Wednesday, May 05, 2010
Short-Cut Lime Pie
Here's the easier version of Key Lime pie that I promised yesterday. It's part of My Mom Tribute Recipes week, featuring more of her favorites. This recipe is the 'daughter version' with yesterday's more elaborate one being the 'mother version' according to the Farm Journal's Complete Pie Cookbook. This one looks like it could be made with regular limes, not just key limes, but I'm sure it's tasty!
'You can fix it in the morning and chill it to serve in the evening.' Who has time in the morning? haha Must be a really quick and easy one. We'll see...
Baked 8" pie shell
1 (15 oz.) can sweetened condensed milk
1 tsp. grated lime peel
1/3 c. lime juice
1 drop green food color (precise measuring, everyone!)
2 egg yolks
Meringue (2 egg whites)
Combine sweetened condensed milk (not evaporated milk), lime peel and juice and food color; blend until smooth and thick. Stir in egg yolks and blend well.

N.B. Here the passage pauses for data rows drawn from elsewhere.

==> src/logic/ctpc_defines.vh <==
`ifndef CTPC_DEFINES_VH
`define CTPC_DEFINES_VH

// register indexes; byte address is four times the index
`define CTPC_ADDR_W 18
`define CTPC_IX_P89_LMODE 16'hF8E2
`define CTPC_IX_P89_LRUN 16'hF8E3
`define CTPC_IX_P89_HMODE 16'hF8E6
`define CTPC_IX_P89_HRUN 16'hF8E7
`define CTPC_IX_PAB_LMODE 16'hF8EA
`define CTPC_IX_PAB_LRUN 16'hF8EB
`define CTPC_IX_PAB_HMODE 16'hF8EE
`define CTPC_IX_PAB_HRUN 16'hF8EF
`define CTPC_IX_PEF_LMODE 16'hF362
`define CTPC_IX_PEF_LRUN 16'hF363
`define CTPC_IX_PEF_HMODE 16'hF36A
`define CTPC_IX_PEF_HRUN 16'hF36B
// counters and compare values: base + 4 * pair + {0 lcnt, 1 hcnt, 2 lcmp, 3 hcmp}
`define CTPC_IX_CNT_BASE 16'hF900
`define CTPC_IX_IRQ_STAT 16'hF910
`define CTPC_IX_IRQ_MASK 16'hF911

// field positions
`define CTPC_OST_BIT 7
`define CTPC_CASC_BIT 5
`define CTPC_ALT_CASC_BIT 2
`define CTPC_STAT_BIT 7
`define CTPC_RUN_BIT 0

// writable bits of each mode register
`define CTPC_LMODE_WMASK 8'hA3
`define CTPC_ALT_LMODE_WMASK 8'h87
`define CTPC_HMODE_WMASK 8'h83
`define CTPC_RESET_BYTE 8'h00

// time base dividers
`define CTPC_DIV64_LAST 6'h3F
`define CTPC_DIV16_LAST 4'hF

`define CTPC_RESP_OKAY 2'b00
`define CTPC_RESP_SLVERR 2'b10

`endif

==> src/logic/ctpc_timer_pairs.v <==
// Function
// two-bit select picks counter clock source
// cascade bit 5 joins pair into 16 bits
// cascaded high counter advances on low overflow
// cascaded pair suppresses low timer interrupt
// 8-bit one-shot clears and stops on match
// cascaded one-shot matches full 16-bit value
// high one-shot bit ignored while cascaded
// high clock select ignored while cascaded
// software rewrites mode only while stopped; the code accepts mode writes while running
// run bit 0 starts and stops counting
// status bit 7 shows counting in progress
// cascaded high counts regardless of run bit
// cascaded high status flag reads zero
// third pair cascade bit sits at 2
// mode 8/16-bit, run 8-bit, reset zero
// counter write clears, cascaded clears both
// cascaded low counter read latches high counter
// status follows run on selected clock
// one-shot match also clears run bit
`timescale 1ns/10ps
`default_nettype none
`include "ctpc_defines.vh"

module ctpc_timer_pairs
(
	// clock and reset
	input wire clk_in,
	input wire rst_in,
	// timer clock pins
	input wire slow_clock_in,
	input wire time_base_clock_in,
	// axi4-lite write address
	input wire s_axi_awvalid_in,
	output wire s_axi_awready_out,
	input wire [`CTPC_ADDR_W-1:0] s_axi_awaddr_in,
	input wire [2:0] s_axi_awprot_in,
	// axi4-lite write data
	input wire s_axi_wvalid_in,
	output wire s_axi_wready_out,
	input wire [31:0] s_axi_wdata_in,
	input wire [3:0] s_axi_wstrb_in,
	// axi4-lite write response
	output wire s_axi_bvalid_out,
	input wire s_axi_bready_in,
	output wire [1:0] s_axi_bresp_out,
	// axi4-lite read address
	input wire s_axi_arvalid_in,
	output wire s_axi_arready_out,
	input wire [`CTPC_ADDR_W-1:0] s_axi_araddr_in,
	input wire [2:0] s_axi_arprot_in,
	// axi4-lite read data
	output wire s_axi_rvalid_out,
	input wire s_axi_rready_in,
	output wire [31:0] s_axi_rdata_out,
	output wire [1:0] s_axi_rresp_out,
	// interrupt
	output wire irq_out
);

	// 0 none, 1 byte only, 2 byte or halfword, 3 full word
	function [1:0] ctpc_kind;
		input [15:0] ix;
		begin
			case (ix)
				`CTPC_IX_P89_LMODE, `CTPC_IX_P89_HMODE, `CTPC_IX_PAB_LMODE,
				`CTPC_IX_PAB_HMODE, `CTPC_IX_PEF_LMODE, `CTPC_IX_PEF_HMODE:
					ctpc_kind = 2'd2;
				`CTPC_IX_P89_LRUN, `CTPC_IX_P89_HRUN, `CTPC_IX_PAB_LRUN,
				`CTPC_IX_PAB_HRUN, `CTPC_IX_PEF_LRUN, `CTPC_IX_PEF_HRUN:
					ctpc_kind = 2'd1;
				`CTPC_IX_IRQ_STAT, `CTPC_IX_IRQ_MASK:
					ctpc_kind = 2'd3;
				default:
					ctpc_kind = (ix[15:4] == `CTPC_IX_CNT_BASE >> 4 && ix[3:0] < 4'hC) ? 2'd1 : 2'd0;
			endcase
		end
	endfunction

	// pin synchronisers; stage two feeds the edge detector, stage one nothing else
	reg [2:0] slow_sync_reg;
	reg [2:0] tb_sync_reg;
	reg [5:0] tb_div_reg;
	wire slow_tick = slow_sync_reg[1] & ~slow_sync_reg[2];
	wire tb_tick = tb_sync_reg[1] & ~tb_sync_reg[2];
	wire tick64 = tb_tick & (tb_div_reg == `CTPC_DIV64_LAST);
	wire tick16 = tb_tick & (tb_div_reg[3:0] == `CTPC_DIV16_LAST);
	wire [3:0] src_ticks = {tick16, tick64, tb_tick, slow_tick};

	always @(posedge clk_in)
	begin
		if (rst_in)
		begin
			slow_sync_reg <= 3'h0;
			tb_sync_reg <= 3'h0;
			tb_div_reg <= 6'h00;
		end
		else
		begin
			slow_sync_reg <= {slow_sync_reg[1:0], slow_clock_in};
			tb_sync_reg <= {tb_sync_reg[1:0], time_base_clock_in};
			if (tb_tick)
				tb_div_reg <= tb_div_reg + 6'h01;
		end
	end

	// bus slave state
	reg awready_reg;
	reg wready_reg;
	reg bvalid_reg;
	reg [1:0] bresp_reg;
	reg arready_reg;
	reg rvalid_reg;
	reg [31:0] rdata_reg;
	reg [1:0] rresp_reg;
	reg aw_hold_reg;
	reg w_hold_reg;
	reg rd_pend_reg;
	reg [`CTPC_ADDR_W-1:0] awaddr_reg;
	reg [`CTPC_ADDR_W-1:0] araddr_reg;
	reg [31:0] wdata_reg;
	reg [3:0] wstrb_reg;
	reg [5:0] irq_stat_reg;
	reg [5:0] irq_mask_reg;
	reg irq_reg;

	wire aw_take = s_axi_awvalid_in & awready_reg;
	wire w_take = s_axi_wvalid_in & wready_reg;
	wire ar_take = s_axi_arvalid_in & arready_reg;
	wire wr_fire = aw_hold_reg & w_hold_reg & ~bvalid_reg;
	wire rd_fire = rd_pend_reg;

	wire [15:0] wr_ix = awaddr_reg[`CTPC_ADDR_W-1:2];
	wire [15:0] rd_ix = araddr_reg[`CTPC_ADDR_W-1:2];
	wire [1:0] wr_kind = ctpc_kind(wr_ix);
	wire [1:0] rd_kind = ctpc_kind(rd_ix);
	// narrow registers refuse lanes they do not have
	wire wr_bad = (awaddr_reg[1:0] != 2'b00) || (wr_kind == 2'd0) ||
		(wr_kind == 2'd1 && wstrb_reg[3:1] != 3'b000) ||
		(wr_kind == 2'd2 && wstrb_reg[3:2] != 2'b00);
	wire rd_bad = (araddr_reg[1:0] != 2'b00) || (rd_kind == 2'd0);
	wire wr_ok = wr_fire & ~wr_bad & wstrb_reg[0];
	wire rd_ok = rd_fire & ~rd_bad;
	wire [7:0] wd = wdata_reg[7:0];

	wire aw_hold_next = wr_fire ? 1'b0 : (aw_take ? 1'b1 : aw_hold_reg);
	wire w_hold_next = wr_fire ? 1'b0 : (w_take ? 1'b1 : w_hold_reg);
	wire bvalid_next = wr_fire ? 1'b1 : ((bvalid_reg & s_axi_bready_in) ? 1'b0 : bvalid_reg);
	wire rd_pend_next = ar_take;
	wire rvalid_next = rd_fire ? 1'b1 : ((rvalid_reg & s_axi_rready_in) ? 1'b0 : rvalid_reg);

	wire [5:0] events;
	wire [23:0] pair_rdata;
	wire [5:0] stat_next = (irq_stat_reg &
		~((wr_ok && wr_ix == `CTPC_IX_IRQ_STAT) ? wd[5:0] : 6'h00)) | events;

	always @(posedge clk_in)
	begin
		if (rst_in)
		begin
			awready_reg <= 1'b0;
			wready_reg <= 1'b0;
			bvalid_reg <= 1'b0;
			bresp_reg <= `CTPC_RESP_OKAY;
			arready_reg <= 1'b0;
			rvalid_reg <= 1'b0;
			rdata_reg <= 32'h00000000;
			rresp_reg <= `CTPC_RESP_OKAY;
			aw_hold_reg <= 1'b0;
			w_hold_reg <= 1'b0;
			rd_pend_reg <= 1'b0;
			awaddr_reg <= {`CTPC_ADDR_W{1'b0}};
			araddr_reg <= {`CTPC_ADDR_W{1'b0}};
			wdata_reg <= 32'h00000000;
			wstrb_reg <= 4'h0;
			irq_stat_reg <= 6'h00;
			irq_mask_reg <= 6'h00;
			irq_reg <= 1'b0;
		end
		else
		begin
			aw_hold_reg <= aw_hold_next;
			w_hold_reg <= w_hold_next;
			bvalid_reg <= bvalid_next;
			rd_pend_reg <= rd_pend_next;
			rvalid_reg <= rvalid_next;
			awready_reg <= ~aw_hold_next & ~bvalid_next;
			wready_reg <= ~w_hold_next & ~bvalid_next;
			arready_reg <= ~rd_pend_next & ~rvalid_next;
			if (aw_take)
				awaddr_reg <= s_axi_awaddr_in;
			if (w_take)
			begin
				wdata_reg <= s_axi_wdata_in;
				wstrb_reg <= s_axi_wstrb_in;
			end
			if (ar_take)
				araddr_reg <= s_axi_araddr_in;
			if (wr_fire)
				bresp_reg <= wr_bad ? `CTPC_RESP_SLVERR : `CTPC_RESP_OKAY;
			if (rd_fire)
			begin
				rresp_reg <= rd_bad ? `CTPC_RESP_SLVERR : `CTPC_RESP_OKAY;
				if (!rd_ok)
					rdata_reg <= 32'h00000000;
				else if (rd_ix == `CTPC_IX_IRQ_STAT)
					rdata_reg <= {26'h0000000, irq_stat_reg};
				else if (rd_ix == `CTPC_IX_IRQ_MASK)
					rdata_reg <= {26'h0000000, irq_mask_reg};
				else
					rdata_reg <= {24'h000000, pair_rdata[7:0] | pair_rdata[15:8] | pair_rdata[23:16]};
			end
			// a new event in the clearing cycle survives the clear
			irq_stat_reg <= stat_next;
			if (wr_ok && wr_ix == `CTPC_IX_IRQ_MASK)
				irq_mask_reg <= wd[5:0];
			irq_reg <= |(stat_next & ((wr_ok && wr_ix == `CTPC_IX_IRQ_MASK) ? wd[5:0] : irq_mask_reg));
		end
	end

	genvar gi;
	generate
		for (gi = 0; gi < 3; gi = gi + 1)
		begin : pair
			localparam [15:0] LM_IX = gi == 0 ? `CTPC_IX_P89_LMODE :
				gi == 1 ? `CTPC_IX_PAB_LMODE : `CTPC_IX_PEF_LMODE;
			localparam [15:0] LR_IX = gi == 0 ? `CTPC_IX_P89_LRUN :
				gi == 1 ? `CTPC_IX_PAB_LRUN : `CTPC_IX_PEF_LRUN;
			localparam [15:0] HM_IX = gi == 0 ? `CTPC_IX_P89_HMODE :
				gi == 1 ? `CTPC_IX_PAB_HMODE : `CTPC_IX_PEF_HMODE;
			localparam [15:0] HR_IX = gi == 0 ? `CTPC_IX_P89_HRUN :
				gi == 1 ? `CTPC_IX_PAB_HRUN : `CTPC_IX_PEF_HRUN;
			// spelled out per pair so no integer product is narrowed
			localparam [15:0] LC_IX = gi == 0 ? `CTPC_IX_CNT_BASE :
				gi == 1 ? `CTPC_IX_CNT_BASE + 16'h0004 : `CTPC_IX_CNT_BASE + 16'h0008;
			localparam [15:0] HC_IX = LC_IX + 16'h0001;
			localparam [15:0] LD_IX = LC_IX + 16'h0002;
			localparam [15:0] HD_IX = LC_IX + 16'h0003;
			localparam CB = gi == 2 ? `CTPC_ALT_CASC_BIT : `CTPC_CASC_BIT;
			localparam [7:0] LMASK = gi == 2 ? `CTPC_ALT_LMODE_WMASK : `CTPC_LMODE_WMASK;

			reg [7:0] lmode_reg;
			reg [7:0] hmode_reg;
			reg low_run_bit_reg;
			reg high_run_bit_reg;
			reg low_counting_flag_reg;
			reg high_counting_flag_reg;
			reg [7:0] low_counter_reg;
			reg [7:0] high_counter_reg;
			reg [7:0] low_compare_value_reg;
			reg [7:0] high_compare_value_reg;
			reg [7:0] high_latch_reg;

			wire casc = lmode_reg[CB];
			wire ltick = src_ticks[lmode_reg[1:0]];
			wire htick = src_ticks[hmode_reg[1:0]] & ~casc;
			wire lcount = low_counting_flag_reg & ltick;
			wire hcount = high_counting_flag_reg & htick;
			wire lmatch = low_counter_reg == low_compare_value_reg;
			wire hmatch = high_counter_reg == high_compare_value_reg;
			wire lev = lcount & lmatch & ~casc;
			wire hev = hcount & hmatch;
			wire cev = lcount & casc & lmatch & hmatch;
			wire lovf = lcount & (low_counter_reg == 8'hFF);
			wire l_oneshot = lmode_reg[`CTPC_OST_BIT];
			wire h_oneshot = hmode_reg[`CTPC_OST_BIT] & ~casc;
			wire l_stop = (lev | cev) & l_oneshot;
			wire h_stop = hev & h_oneshot;
			wire wr_lc = wr_ok && wr_ix == LC_IX;
			wire wr_hc = wr_ok && wr_ix == HC_IX;

			assign events[2 * gi] = lev;
			assign events[2 * gi + 1] = hev | cev;

			always @(posedge clk_in)
			begin
				if (rst_in)
				begin
					lmode_reg <= `CTPC_RESET_BYTE;
					hmode_reg <= `CTPC_RESET_BYTE;
					low_run_bit_reg <= 1'b0;
					high_run_bit_reg <= 1'b0;
					low_counting_flag_reg <= 1'b0;
					high_counting_flag_reg <= 1'b0;
					low_counter_reg <= 8'h00;
					high_counter_reg <= 8'h00;
					low_compare_value_reg <= 8'h00;
					high_compare_value_reg <= 8'h00;
					high_latch_reg <= 8'h00;
				end
				else
				begin
					// mode changes while running are the caller's fault, not blocked
					if (wr_ok && wr_ix == LM_IX)
						lmode_reg <= wd & LMASK;
					if (wr_ok && wr_ix == HM_IX)
						hmode_reg <= wd & `CTPC_HMODE_WMASK;
					if (wr_ok && wr_ix == LD_IX)
						low_compare_value_reg <= wd;
					if (wr_ok && wr_ix == HD_IX)
						high_compare_value_reg <= wd;

					// a one-shot stop overrides a run write in the same cycle
					if (l_stop)
						low_run_bit_reg <= 1'b0;
					else if (wr_ok && wr_ix == LR_IX)
						low_run_bit_reg <= wd[`CTPC_RUN_BIT];
					if (h_stop)
						high_run_bit_reg <= 1'b0;
					else if (wr_ok && wr_ix == HR_IX)
						high_run_bit_reg <= wd[`CTPC_RUN_BIT];

					// start and stop take effect on the next selected tick
					if (l_stop)
						low_counting_flag_reg <= 1'b0;
					else if (ltick)
						low_counting_flag_reg <= low_run_bit_reg;
					if (casc | h_stop)
						high_counting_flag_reg <= 1'b0;
					else if (src_ticks[hmode_reg[1:0]])
						high_counting_flag_reg <= high_run_bit_reg;

					if (wr_lc | (wr_hc & casc))
						low_counter_reg <= 8'h00;
					else if (lcount)
						low_counter_reg <= (casc ? (lmatch & hmatch) : lmatch) ? 8'h00 :
							low_counter_reg + 8'h01;

					if (wr_hc | (wr_lc & casc))
						high_counter_reg <= 8'h00;
					else if (cev)
						high_counter_reg <= 8'h00;
					else if (casc & lovf)
						high_counter_reg <= high_counter_reg + 8'h01;
					else if (hcount)
						high_counter_reg <= hmatch ? 8'h00 : high_counter_reg + 8'h01;

					if (rd_ok && rd_ix == LC_IX && casc)
						high_latch_reg <= high_counter_reg;
				end
			end

			assign pair_rdata[8 * gi +: 8] = !rd_ok ? 8'h00 :
				rd_ix == LM_IX ? lmode_reg :
				rd_ix == HM_IX ? hmode_reg :
				rd_ix == LR_IX ? {low_counting_flag_reg, 6'h00, low_run_bit_reg} :
				rd_ix == HR_IX ? {high_counting_flag_reg & ~casc, 6'h00, high_run_bit_reg} :
				rd_ix == LC_IX ? low_counter_reg :
				rd_ix == HC_IX ? (casc ? high_latch_reg : high_counter_reg) :
				rd_ix == LD_IX ? low_compare_value_reg :
				rd_ix == HD_IX ? high_compare_value_reg : 8'h00;
		end
	endgenerate

	assign s_axi_awready_out = awready_reg;
	assign s_axi_wready_out = wready_reg;
	assign s_axi_bvalid_out = bvalid_reg;
	assign s_axi_bresp_out = bresp_reg;
	assign s_axi_arready_out = arready_reg;
	assign s_axi_rvalid_out = rvalid_reg;
	assign s_axi_rdata_out = rdata_reg;
	assign s_axi_rresp_out = rresp_reg;
	assign irq_out = irq_reg;

endmodule
`default_nettype wire

==> config.mk <==
export PLATFORM = sky130hd
export DESIGN_NAME = ctpc_timer_pairs
export DESIGN_NICKNAME = d
export VERILOG_FILES = /design/src/logic/ctpc_timer_pairs.v
export VERILOG_INCLUDE_DIRS = /design/src /design/src/logic
export SDC_FILE = /design/constraint.sdc
export NUM_CORES = 1
export LEC_CHECK = 0
export BUFFER_PORTS_ARGS = -buffer_cell sky130_fd_sc_hd__buf_2
export CAP_MARGIN = 20
export CORE_AREA = 3 3 148 179
export DETAILED_ROUTE_END_ITERATION = 12
export DIE_AREA = 0 0 151 182
export MAX_ROUTING_LAYER = met4
export PLACE_DENSITY = 0.71
export SETUP_SLACK_MARGIN = 0.15
export SYNTH_ARGS = -nofsm -noshare
export SYNTH_HDL_FRONTEND = slang
export SYNTH_SLANG_ARGS = --single-unit
==> constraint.sdc <==
create_clock -name clk_in -period 2.3 [get_ports clk_in]
set_clock_uncertainty 0.05 [all_clocks]
set_input_delay 0.23 -clock clk_in [delete_from_list [all_inputs] [get_ports clk_in]]
set_output_delay 0.23 -clock clk_in [all_outputs]
set_load 0.02 [all_outputs]
==> results.json, run 1 <==
{
  "yosys.area_share.xor_xnor": 0.0659,
  "synth_edf_count": 0,
  "ir_drop_v": 0.000586,
  "synth_top_family_by_area": "simple AND/OR/NAND/NOR gates",
  "antenna_found_initial": 0,
  "clockBufferDepth": 3,
  "p_sw_mw": 2.12,
  "ff2ff_setup_slack_ps": -200,
  "fillCellCount": 1939,
  "io_pins": 129,
  "p_seq_frac": 0.469,
  "synth_mux_area_frac": 0.133,
  "gp_congestion": 0.984,
  "finalHoldViolations": 0,
  "diodes": 0,
  "p_per_area_nw_per_um2": 572,
  "p_int_mw": 7.17,
  "crit_path_frequent_cell": "buf_6",
  "wl_per_cell_um": 19.3,
  "overflow": 0,
  "seq_area_um2": 4910,
  "tightest_slew_ps": 866,
  "drc": 0,
  "ant_nets": 0,
  "crit_cells": 8,
  "power_mw": 9.29,
  "synth.ff_latch_count": 244,
  "wirelength_mm": 38.2,
  "initial_utilization": 0.499,
  "slowest_stage": "or4b_4",
  "relSlewSlack": 0.422,
  "synthesis.area_um2": 12400,
  "clk_pin_slew_ps": 60,
  "cp_cell_sequence": "or4b_4 -> or4_4 -> o31a_2 -> buf_6 -> nand4b_1 -> buf_6 -> mux2i_1 -> nor2_1",
  "cts_tree": "built",
  "yosysSeqAreaShare": 0.395,
  "path_class": "register to register",
  "insertion_delay_ps": 520,
  "yosysUniqueCellTypes": 83,
  "post_synth_fa_ha_maj_area_fraction": 0.00709,
  "critPathArrivalTime_ps": 2840,
  "r2r-start": "awaddr_reg[5]",
  "crit_required_ps": 2640,
  "dp_hpwl_mm": 26.3,
  "timing.final.crit_period_ps": 2500,
  "rows": 63,
  "clkPwrFrac": 0.464,
  "routed-via-count": 11500,
  "final_common_cell": "dfxtp_1",
  "max_stage_delay_ps": 550,
  "grt_pass1_wl_mm": 58.5,
  "port_buffers": 72,
  "synth_compound_area_frac": 0.126,
  "die_w_um": 151,
  "reg2regPathDepth": 8,
  "drtIter0Drc": 1072,
  "via_per_inst": 5.80,
  "regToRegEndpoint": "pair[0].high_compare_value_reg[7]",
  "sw_frac_of_total": 0.229,
  "drive_above_1_share": 0.274,
  "track_usage": 0.273,
  "fin_crit_sh": 1.09,
  "worst_hold_path.endpoint": "w_hold_reg",
  "syn_inst": 1393,
  "hold_path_class": "primary input to register",
  "cp-end-kind": "register",
  "final-setup-viol-count": 101,
  "chipHeight_um": 182,
  "grt_pass1_vias": 11100,
  "dp_slack_ps": -303,
  "grt_max_degree": 121,
  "startpoint_type": "register",
  "setup_tns_ps": -9500,
  "dieArea_um2": 27500,
  "violations": "setup timing",
  "nets": 1729,
  "synth_top_flop_cell": "dfxtp_1",
  "area_delta_synth_final_pct": 31.4,
  "cp.buffers_inverters": 2,
  "htreeDepth": 1,
  "synth-simple-area-share": 0.221,
  "p_leak_nw": 6.70,
  "multi_input_area_um2": 7570,
  "cts.sinks": 244,
  "avgSynthCellArea_um2": 8.87,
  "hold_start": "rst_in",
  "core-area_um2": 24800,
  "mostFrequentLayoutCells": "dfxtp_1 (229), nor2_1 (155), nand2_1 (142)",
  "p_comb_frac": 0.067,
  "synthArstFlopShare": 0,
  "cap_violations": 0,
  "hold_path_depth": 2,
  "cts-root-buf": "clkbuf_16",
  "status": "finished with violations",
  "crit_family": "simple AND/OR/NAND/NOR gates",
  "rsz0062_at_grt": "true",
  "numCtsBuffers": 27,
  "fmax_mhz": 400,
  "setup_slack_ps": -201,
  "drt_first_pass_iters": 6,
  "cp_max_fo": 8,
  "drv_slew": 0,
  "yosys_warnings": 0
}
power groups by stage:
stage	clock, mW	sequential [mW]	combinational (mW)
global route	4.54	4.36	0.674
detailed placement	0	4.44	0.499
CTS	4.37	4.35	0.594
finish	4.31	4.36	0.627
floorplan	0	4.42	0.342
global placement	0	4.44	0.490
stage by stage:
stage | cells | area, um2 | util | hold WS [ps]
floorplan | 1418 | 12500 | - | 306
global route | 1976 | 16200 | 0.656 | 86.8
detailed placement | 1849 | 13900 | 0.561 | 378
global placement | 1849 | 13900 | 0.561 | 374
CTS | 1965 | 15800 | 0.637 | 49.6
finish | 1976 | 16200 | 0.656 | 72.9
worst max path at each step:
stage | startpoint | endpoint
after floorplan | awaddr_reg[6] | pair[0].low_compare_value_reg[5]
after global placement | awaddr_reg[7] | pair[1].low_compare_value_reg[4]
after detailed placement | awaddr_reg[7] | pair[1].low_compare_value_reg[1]
after CTS | awaddr_reg[7] | pair[0].high_compare_value_reg[7]
after global routing | awaddr_reg[7] | pair[0].high_compare_value_reg[6]
final | awaddr_reg[5] | pair[0].high_compare_value_reg[7]
cell families after synthesis:
group                    after synthesis
AO/OA/AOI/OAI                        218
XOR/XNOR                              93
adder cells (fa/ha/maj)                7
buffers and inverters                134
flip-flops                           244
multiplexers                         142
other                                  1
AND/OR/NAND/NOR                      554
routing by layer:
layer | up-vias | global-route usage | wire, um | share of wire
met5 | - | - | 0 | 0
met4 | 0 | 0.108 | 1580 | 0.041
met3 | 108 | 0.0352 | 2510 | 0.066
met2 | 478 | 0.454 | 18900 | 0.50
met1 | 5504 | 0.334 | 15200 | 0.40
li1 | 5369 | - | - | -
Yosys cell counts (24+ instances only):
cell | number | area [um2]
xor2_1 | 64 | 561
dfxtp_1 | 244 | 4880
nand2_1 | 150 | 563
nand4_1 | 26 | 163
xnor2_1 | 29 | 254
nand3_1 | 37 | 185
a22o_1 | 29 | 254
clkbuf_1 | 58 | 218
nor2_1 | 183 | 687
mux2i_1 | 110 | 1100
a21oi_1 | 65 | 325
o21ai_0 | 24 | 120
nor3_1 | 25 | 125
buf_4 | 30 | 225
area by class of cell:
class | count | area share
Clock buffer | 36 | 0.0468
Tap cell | 325 | 0.0250
Sequential cell | 244 | 0.302
Clock inverter | 9 | 0.00740
Inverter | 23 | 0.00547
Timing Repair Buffer | 299 | 0.147
Multi-Input combinational cell | 1040 | 0.467
repair_timing:
action	4_1_cts	5_1_grt
setup endpoints to repair	140	158
gates resized for setup	71	98
buffers inserted	19	10
cloned	0	1
hold buffers	52	0
pin swaps	53	43
endpoints found under the hold margin	53	0
Power figures use the tool's default switching activity.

Pour into pastry shell and top with meringue. (Again, it refers us to an earlier chapter on making perfect meringues. )
Bake in moderate oven (350F) 12 to 15 minutes, or until lightly browned. Cool away from drafts 2 - 3 hours before cutting.
Drafts in my house are made by running boys.
Perfect Meringue for Topping Pies
2 egg whites
1/4 tsp. cream of tartar
1/8 tsp. salt
1/4 tsp. vanilla
1/4 c. sugar
(add incrementally for 9" and 10" pies)
Have egg whites at room temperature to obtain greatest volume. Place them in a medium bowl with cream of tartar, salt and vanilla.
Beat with electric or hand beater, at medium speed, until entire mixture is frothy. Do not beat until eggs stiffen.
Add sugar, a little at a time, beating well after each addition. Do not underbeat. Beat until sugar dissolves to help prevent beading (those brown syrup drops on top) (yikes). To test, rub some of the meringue between your fingers to see if it's still grainy. The grains are undissolved sugar. Continue to beat until stiff, pointed peaks form when you lift beater slowly.
Place spoonfuls of meringue around edge of pie filling, spreading it so it touches inner edge of crust to seal all around. This prevents shrinkage. Pile remainder of meringue in center of pie and and spread to meet meringue around edge. (This sounds messy.) If the filling is not covered completely, the oven heat may cause it to weep. (Stirring the cooked filling may cause it to weep; water will collect under the meringue.) (That would make me weep.) Lift up meringue over pie in points with back of teaspoon. (ok...)
There's a version for Country-Style Meringue for really high meringues. Wow.